世界経済の回復が加速するとの見通しが強まっている。欧米を中心に新型コロナウイルスのワクチン接種が進んでいることや、バイデン政権による1兆9000億ドル(200兆円強)の追加経済対策の効果などが世界経済を押し上げるとみられるからだ。とくに製造業は、昨年後半から広範な用途で需要増が続いており、景況感が大きく持ち直している。化学各社の積極的な成長戦略に期待する。

 国際通貨基金(IMF)は今月、2021年の世界経済の実質GDP成長率を前年比6・0%増とする見通しを発表した。成長率は前回(1月)の見通しに対して0・5ポイントの上方修正となった。新型コロナウイルスの感染拡大を抑え込んだ中国のほか、大型経済対策を打ち出した米国、ワクチン接種の進む先進国や一部の新興国などで、経済回復のスピードが速まると予想している。

 こうしたなかで新年度を迎えた化学各社トップの訓示は、コロナ禍で不透明感が強かった昨年と比較して力強さを増した。世界が大きな変曲点を迎えるなかで、変化をチャンスととらえて変革に挑み、打ち出した戦略を着実に遂行していく意志が強調されている。
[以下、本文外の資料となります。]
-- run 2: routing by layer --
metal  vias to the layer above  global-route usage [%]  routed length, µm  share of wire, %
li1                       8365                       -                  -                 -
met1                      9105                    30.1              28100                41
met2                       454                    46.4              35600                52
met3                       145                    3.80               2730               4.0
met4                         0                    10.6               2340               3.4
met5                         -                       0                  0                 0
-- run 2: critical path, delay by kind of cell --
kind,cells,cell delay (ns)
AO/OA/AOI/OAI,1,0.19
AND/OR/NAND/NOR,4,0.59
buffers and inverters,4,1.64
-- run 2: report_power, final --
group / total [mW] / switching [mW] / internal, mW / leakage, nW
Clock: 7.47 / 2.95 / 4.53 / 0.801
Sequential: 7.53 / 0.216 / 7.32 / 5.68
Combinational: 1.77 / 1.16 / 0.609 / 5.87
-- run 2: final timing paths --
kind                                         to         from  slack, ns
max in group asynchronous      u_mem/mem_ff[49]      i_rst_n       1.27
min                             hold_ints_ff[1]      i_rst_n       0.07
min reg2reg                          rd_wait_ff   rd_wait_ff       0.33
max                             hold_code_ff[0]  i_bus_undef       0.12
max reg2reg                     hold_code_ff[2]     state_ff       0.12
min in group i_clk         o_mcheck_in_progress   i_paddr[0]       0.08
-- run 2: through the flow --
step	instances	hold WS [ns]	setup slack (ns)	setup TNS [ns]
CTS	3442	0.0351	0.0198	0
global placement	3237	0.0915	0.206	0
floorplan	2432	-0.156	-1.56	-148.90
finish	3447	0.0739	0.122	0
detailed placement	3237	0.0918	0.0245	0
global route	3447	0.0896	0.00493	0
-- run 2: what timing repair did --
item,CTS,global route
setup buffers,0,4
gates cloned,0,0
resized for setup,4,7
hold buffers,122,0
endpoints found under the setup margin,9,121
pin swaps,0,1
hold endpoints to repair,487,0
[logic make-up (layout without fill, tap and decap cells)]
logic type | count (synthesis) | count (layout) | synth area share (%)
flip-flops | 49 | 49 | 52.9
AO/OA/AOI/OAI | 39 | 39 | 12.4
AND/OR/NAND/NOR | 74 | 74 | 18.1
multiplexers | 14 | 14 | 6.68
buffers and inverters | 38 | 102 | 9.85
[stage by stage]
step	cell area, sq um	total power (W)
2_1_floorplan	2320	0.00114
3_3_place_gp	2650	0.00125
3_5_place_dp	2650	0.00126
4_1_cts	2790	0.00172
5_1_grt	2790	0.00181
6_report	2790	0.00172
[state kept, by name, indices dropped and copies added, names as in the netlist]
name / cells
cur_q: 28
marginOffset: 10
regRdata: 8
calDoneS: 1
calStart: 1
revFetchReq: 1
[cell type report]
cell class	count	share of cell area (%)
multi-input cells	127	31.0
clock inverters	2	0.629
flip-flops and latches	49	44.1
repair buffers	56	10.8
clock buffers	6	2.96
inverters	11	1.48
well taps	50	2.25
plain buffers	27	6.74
<file path="config.mk">
export PLATFORM = sky130hd
export DESIGN_NAME = cdg_top
export DESIGN_NICKNAME = d
export VERILOG_FILES = /design/src/rtl/cdg_pkg.sv /design/src/rtl/cdg_top.sv /design/src/rtl/cdg_sync.sv
export SDC_FILE = /design/constraint.sdc
export NUM_CORES = 1
export LEC_CHECK = 0
export ABC_AREA = 0
export ABC_CLOCK_PERIOD_IN_PS = 2900
export BUFFER_PORTS_ARGS = -buffer_cell sky130_fd_sc_hd__buf_2
export CORE_MARGIN = 2
export CORE_UTILIZATION = 48
export CTS_CLUSTER_SIZE = 14
export DETAILED_ROUTE_END_ITERATION = 6
export PLACE_DENSITY = 0.82
export REMOVE_ABC_BUFFERS = 1
export SETUP_SLACK_MARGIN = 0.3
export SYNTH_ARGS = -nofsm -noshare
export SYNTH_HDL_FRONTEND = slang
export SYNTH_SLANG_ARGS = --single-unit
</file>
<file path="constraint.sdc">
create_clock -name pclk -period 2.9 [get_ports pclk]
set_input_delay 0.29 -clock pclk [delete_from_list [all_inputs] [get_ports pclk]]
set_output_delay 0.29 -clock pclk [all_outputs]
set_load 0.02 [all_outputs]
</file>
同時に、社会課題の解決に貢献しながら企業価値向上を図るという、化学産業の普遍的な使命を説きながら、自社の存在意義に自信を深める内容も多かった。

 ただし個々の企業にとっても化学産業全体としても、重要なのは変革のスピードだ。刻々と変化する社会や顧客の要求に応えるべく、革新的な技術やソリューションをいかに速く市場投入できるかが勝負となる。循環型社会、デジタル社会、健康長寿社会-。世界のトレンドは、いずれも化学産業の革新技術を待ち望んでいるが、最先端技術を世界の先頭に立って開発し続けていくには、それを実現するための基盤が必要となる。

 例えば昭和電工マテリアルズは、新世代の半導体パッケージを開発するためのコンソーシアム「ジョイント」の第2弾を年内にも設立し、半導体後工程における最先端の技術革新と材料開発を日本連合で実現する考えだ。また住友化学は、デジタルトランスフォーメーション(DX)による企業革新と人材育成を加速するため、アクセンチュアとの合弁会社「SUMIKA DX ACCENT」を設立した。同社の知見を活用し、ITとビジネスの融合を図る。

 自社の強みを生かしつつ他社との連携を進めるのは、世界の大変革の先頭を走るための基盤作りが目的。変革のスピードを加速する、これらの取り組みに注目したい。